**Requirement:** The first line of the entries through the line bearing "localparam [3:0] OP_DIR_IN": copy these lines exactly and return nothing else.

__________

Source: an optimization exercise on an open RTL-to-GDS flow (aim: small area, a short achievable clock period and few clock cycles). Production flows keep margins and buffers that such runs may drop.
Function was checked by simulation only, so behaviour that the tests miss may differ from the original.

Design nandio_core, start of the top module:
module nandio_core (
    input  wire        clk,
    input  wire        rst,
    input  wire        rx_valid,
    input  wire [7:0]  rx_data,
    output wire        rx_ready,
    output wire        tx_valid,
    output wire [7:0]  tx_data,
    output wire        tx_last,
    input  wire        tx_ready,
    output wire        op_valid,
    output wire [3:0]  op_code,
    output wire [31:0] op_arg,
    input  wire        op_ready,
    input  wire [7:0]  op_rdata,
    input  wire [7:0]  dev_id,
    input  wire [31:0] baud,
    input  wire [31:0] free_mem
);
    localparam [15:0] CRC16_SEED = 16'hA281;
    localparam [3:0] OP_ENABLE  = 4'd1;
    localparam [3:0] OP_DISABLE = 4'd2;
    localparam [3:0] OP_CMD     = 4'd3;
    localparam [3:0] OP_ALE     = 4'd4;
    localparam [3:0] OP_WRITE   = 4'd5;
    localparam [3:0] OP_DIR_IN  = 4'd6;
    localparam [3:0] OP_READ    = 4'd7;
    localparam [3:0] OP_WAIT    = 4'd8;
    localparam [3:0] OP_SLEEP   = 4'd9;
    localparam [2:0] T_PING    = 3'd0;
    localparam [2:0] T_BOOT    = 3'd1;
    localparam [2:0] T_RESTART = 3'd2;
    localparam [2:0] T_READID  = 3'd3;
    localparam [2:0] T_PAGE    = 3'd4;
    localparam [2:0] T_ERR1    = 3'd5;     
    localparam [2:0] T_ERR2    = 3'd6;
    localparam [2:0] T_ERR3    = 3'd7;
    localparam [1:0] P_HDR = 2'd0;
    localparam [1:0] P_PAY = 2'd1;
    localparam [1:0] P_TRL = 2'd2;
    reg        rx_rdy;
    reg [3:0]  rcnt;         
    reg        rpay;         
    reg        rcfg;         
    reg        rxq_v;        
    reg [7:0]  eng_r;        
    reg        q_c16;        
    reg        q_c32;        
    reg        q_pull;       
    reg        q_sz;         
    reg        q_dz;         
    reg        q_cmp;        
    reg        q_last;       
    reg        q_mbad;       
    reg        bad;
    reg [1:0]  clo;          
    reg [1:0]  chi;          
    reg        cfg_wait;
    reg [31:0] cfg_size;
    reg [31:0] cfg_delay;
    reg        cfg_pull;
    reg        cfg_snz;      
    reg        cfg_dnz;      
    reg        snz_p;        
    reg        dnz_p;
    reg [64:0] p;
    reg [2:0]  an;
    reg [31:0] crc;
    reg        busy;
    reg        tx_run;
    reg [2:0]  ptype;
    reg [1:0]  tph;
    reg [3:0]  tidx;
    reg        out_v;
    reg [7:0]  out_d;
    reg        out_l;
    reg        out_new;      
    reg        k_c16;        
  ...
==> flow/config.mk <==
export PLATFORM = sky130hd
export DESIGN_NAME = nandio_core
export DESIGN_NICKNAME = nandio_core
export VERILOG_FILES = /design/flow/design.v
export SDC_FILE = /design/flow/constraint.sdc
export NUM_CORES = 4
export LEC_CHECK = 0
export CAP_MARGIN = 20
export CORE_MARGIN = 2
export CORE_UTILIZATION = 40
export SLEW_MARGIN = 20
==> flow/constraint.sdc <==
create_clock -name core_clock -period 10.0 [get_ports {clk}]
set_input_delay 2.0000 -clock core_clock [delete_from_list [all_inputs] [get_ports {clk}]]
set_output_delay 2.0000 -clock core_clock [all_outputs]
set_load 0.01 [all_outputs]
standard.sh (not shown) runs the stock make flow with config.mk's settings and CLKGATE_MAP_FILE= SYNTH_SCRIPT=/design/flow/synth_recipe.tcl, a recipe that flattens the netlist after the stock synthesis.
==> flow/flow/run.sh <==
#!/bin/bash
set -euo pipefail
bash standard.sh SETUP_SLACK_MARGIN=6.8 CORE_UTILIZATION=60 \
  "BUFFER_PORTS_ARGS=-buffer_cell sky130_fd_sc_hd__buf_2" \
  CTS_BUF_LIST=sky130_fd_sc_hd__clkbuf_8 \
  finish > standard_flow.log 2>&1
The starting point completed with no timing, DRC or antenna violations.
Testbench counts at the start, summed over its fixed seeds: cycles 95,848.
Change:
--- a/flow/design.v
+++ b/flow/design.v
@@ -298,16 +298,23 @@
         | ({8{s_szk[0]}} & cfg_size[7:0])   | ({8{s_szk[1]}} & cfg_size[15:8])
         | ({8{s_szk[2]}} & cfg_size[23:16]) | ({8{s_szk[3]}} & cfg_size[31:24])
         | ({8{s_dev}}    & dev_id)
         | ({8{s_bd[0]}}  & baud[7:0])       | ({8{s_bd[1]}}  & baud[15:8])
         | ({8{s_bd[2]}}  & baud[23:16])     | ({8{s_bd[3]}}  & baud[31:24])
         | ({8{s_fm[0]}}  & free_mem[7:0])   | ({8{s_fm[1]}}  & free_mem[15:8])
         | ({8{s_fm[2]}}  & free_mem[23:16]) | ({8{s_fm[3]}}  & free_mem[31:24])
         | ({8{s_skid}}   & skid_d)          | ({8{s_rd}}     & op_rdata);
+    wire k_n_c16 = (tph == P_HDR) && (tidx < 4'd10);
+    wire k_n_c32 = (tph == P_PAY) && (!stream || skid_v || rd_fire);
+    wire k_n_sh  = ((tph == P_HDR) && (tidx == 4'd10)) ||
+                   ((tph == P_PAY) && stream && !skid_v && !rd_fire) ||
+                   ((tph == P_TRL) && (tidx != 4'd3));
+    wire k_n_i32 = (tph == P_HDR) && (tidx == 4'd11);
+    wire k_n_i16 = (tph == P_TRL) && (tidx == 4'd3) && chain;
     wire       crc_sel = (tph == P_TRL) || ((tph == P_HDR) && tidx[3] && tidx[1]) ||
                          ((tph == P_PAY) && stream && !skid_v && !rd_fire);
     reg [3:0]  n_c;
     reg [7:0]  n_a;
     reg        n_sl;
     always @(*) begin
         n_c  = OP_READ;
         n_a  = 8'h00;
@@ -421,16 +428,32 @@
             busy   <= 1'b1;
             tx_run <= 1'b1;
             ptype  <= t;
             tph    <= P_HDR;
             tidx   <= 4'd0;
         end
     endtask
     always @(posedge clk) begin
+        q_c16  <= !rpay && (rcnt < 4'd10);
+        q_c32  <= rpay && (rcnt < sum_len);
+        q_pull <= rcfg && (rcnt == 4'd8);
+        q_sz   <= rcfg && (rcnt < 4'd4);
+        q_dz   <= rcfg && (rcnt[3:2] == 2'd1);
+        q_cmp  <= (rcnt >= sum_len);
+        q_last <= (rcnt == last_idx);
+        q_mbad <= !rpay && (rcnt < 4'd4) && (rx_data != magic_b);
+        eng_r  <= rx_rdy ? rx_data : dat_b;
+        k_c16  <= k_n_c16;
+        k_c32  <= k_n_c32;
+        k_sh   <= k_n_sh;
+        k_i32  <= k_n_i32;
+        k_i16  <= k_n_i16;
+    end
+    always @(posedge clk) begin
         if (rst) begin
             rx_rdy   <= 1'b1;
             rcnt     <= 4'd0;
             rpay     <= 1'b0;
             rcfg     <= 1'b0;
             rxq_v    <= 1'b0;
             bad      <= 1'b0;
             cfg_wait <= 1'b0;
@@ -446,26 +469,17 @@
             ev_dec   <= 1'b0;
             skid_v   <= 1'b0;
             op_run   <= 1'b0;
             op_v     <= 1'b0;
             opv_q    <= 1'b0;
         end else begin
             rxq_v <= rx_fire;
             if (rx_fire) begin
-                eng_r  <= rx_data;
                 rcnt   <= rcnt + 4'd1;
-                q_c16  <= !rpay && (rcnt < 4'd10);
-                q_c32  <= rpay && (rcnt < sum_len);
-                q_pull <= rcfg && (rcnt == 4'd8);
-                q_sz   <= rcfg && (rcnt < 4'd4);
-                q_dz   <= rcfg && (rcnt[3:2] == 2'd1);
-                q_cmp  <= (rcnt >= sum_len);
-                q_last <= (rcnt == last_idx);
-                q_mbad <= !rpay && (rcnt < 4'd4) && (rx_data != magic_b);
                 if (rcnt == last_idx)
                     rx_rdy <= 1'b0;
                 if (!rpay && rcnt == 4'd4)
                     clo <= (rx_data == 8'h00) ? 2'd0 : (rx_data == 8'h01) ? 2'd1 :
                            (rx_data == 8'h02) ? 2'd2 : 2'd3;
                 if (!rpay && rcnt == 4'd5)
                     chi <= (rx_data == 8'h00) ? 2'd0 : (rx_data == 8'h01) ? 2'd1 : 2'd2;
             end
@@ -538,56 +552,40 @@
             if (rd_fire)
                 skid_d <= op_rdata;
             skid_v <= skid_v_n;
             if (tfree)
                 out_v <= 1'b0;
             out_new <= tx_ld;
             if (tx_ld) begin
                 out_d <= crc_sel ? crc_tx_lo : dat_b;
-                eng_r <= dat_b;
             end
             if (ld_hdr) begin
                 out_v <= 1'b1;
                 out_l <= 1'b0;
-                k_c16 <= (tidx < 4'd10);
-                k_c32 <= 1'b0;
-                k_sh  <= (tidx == 4'd10);
-                k_i32 <= (tidx == 4'd11);
-                k_i16 <= 1'b0;
                 tidx  <= tidx + 4'd1;
                 if (tidx == 4'd11) begin
                     tph  <= P_PAY;
                     tidx <= 4'd0;
                 end
             end
             if (ld_skid || ld_rd || ld_one) begin
                 out_v <= 1'b1;
                 out_l <= 1'b0;
-                k_c16 <= 1'b0;
-                k_c32 <= 1'b1;
-                k_sh  <= 1'b0;
-                k_i32 <= 1'b0;
-                k_i16 <= 1'b0;
             end
             if (ld_one) begin
                 tidx <= tidx + 4'd1;
                 if (ptype != T_PING || tidx == 4'd10) begin
                     tph  <= P_TRL;
                     tidx <= 4'd0;
                 end
             end
             if (ld_str_trl || ld_trl) begin
                 out_v <= 1'b1;
                 out_l <= (tidx == 4'd3);
-                k_c16 <= 1'b0;
-                k_c32 <= 1'b0;
-                k_sh  <= (tidx != 4'd3);
-                k_i32 <= 1'b0;
-                k_i16 <= (tidx == 4'd3) && chain;
                 tidx  <= tidx + 4'd1;
                 tph   <= P_TRL;
                 if (tidx == 4'd3) begin
                     if (chain) begin
                         ptype <= T_ERR2;
                         tph   <= P_HDR;
                         tidx  <= 4'd0;
                     end else begin
Outcome:
- The changed run passed the timing, DRC and antenna checks
- synthesized area came out lower by 0.39%
- hold slack gains 0.0072 ns
- fmax stays flat
- synthesized cell count came out higher by 1.0%
- cell count came out higher by 0.62%
Testbench counts after the change, summed over its fixed seeds: cycles 95,848.

-- afterwards: timing with drivers on the ports --
Ports are ideal in the flow. The routed layouts listed here were re-timed in OpenROAD. Step 1 assumes that a clkbuf_16 drives the clock port and a buf_2 every other input. Step 2 moves the port delays by t, midway between the first and last clock arrival at a register: inputs arrive t later, outputs are due t later. That takes back most of the time a late clock gives input paths. a / b / c = ideal ports / drivers / drivers and shift; a / b = the first two.
| run | t, ns | setup slack, ns | clock arrival spread, ns |
|---|---|---|---|
| the first run | 0.601 | 6.701 / 6.654 / 6.153 | 0.027 / 0.027 |
| the second run | 0.614 | 6.698 / 6.654 / 6.293 | 0.034 / 0.034 |
After both steps every run listed still meets setup and hold. The setup slack of the first run, which loses most, moves by -0.047 ns with the drivers and by -0.548 ns with both steps.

__________

**Exercise result:**
Source: an optimization exercise on an open RTL-to-GDS flow (aim: small area, a short achievable clock period and few clock cycles). Production flows keep margins and buffers that such runs may drop.
Function was checked by simulation only, so behaviour that the tests miss may differ from the original.

Design nandio_core, start of the top module:
module nandio_core (
    input  wire        clk,
    input  wire        rst,
    input  wire        rx_valid,
    input  wire [7:0]  rx_data,
    output wire        rx_ready,
    output wire        tx_valid,
    output wire [7:0]  tx_data,
    output wire        tx_last,
    input  wire        tx_ready,
    output wire        op_valid,
    output wire [3:0]  op_code,
    output wire [31:0] op_arg,
    input  wire        op_ready,
    input  wire [7:0]  op_rdata,
    input  wire [7:0]  dev_id,
    input  wire [31:0] baud,
    input  wire [31:0] free_mem
);
    localparam [15:0] CRC16_SEED = 16'hA281;
    localparam [3:0] OP_ENABLE  = 4'd1;
    localparam [3:0] OP_DISABLE = 4'd2;
    localparam [3:0] OP_CMD     = 4'd3;
    localparam [3:0] OP_ALE     = 4'd4;
    localparam [3:0] OP_WRITE   = 4'd5;
    localparam [3:0] OP_DIR_IN  = 4'd6;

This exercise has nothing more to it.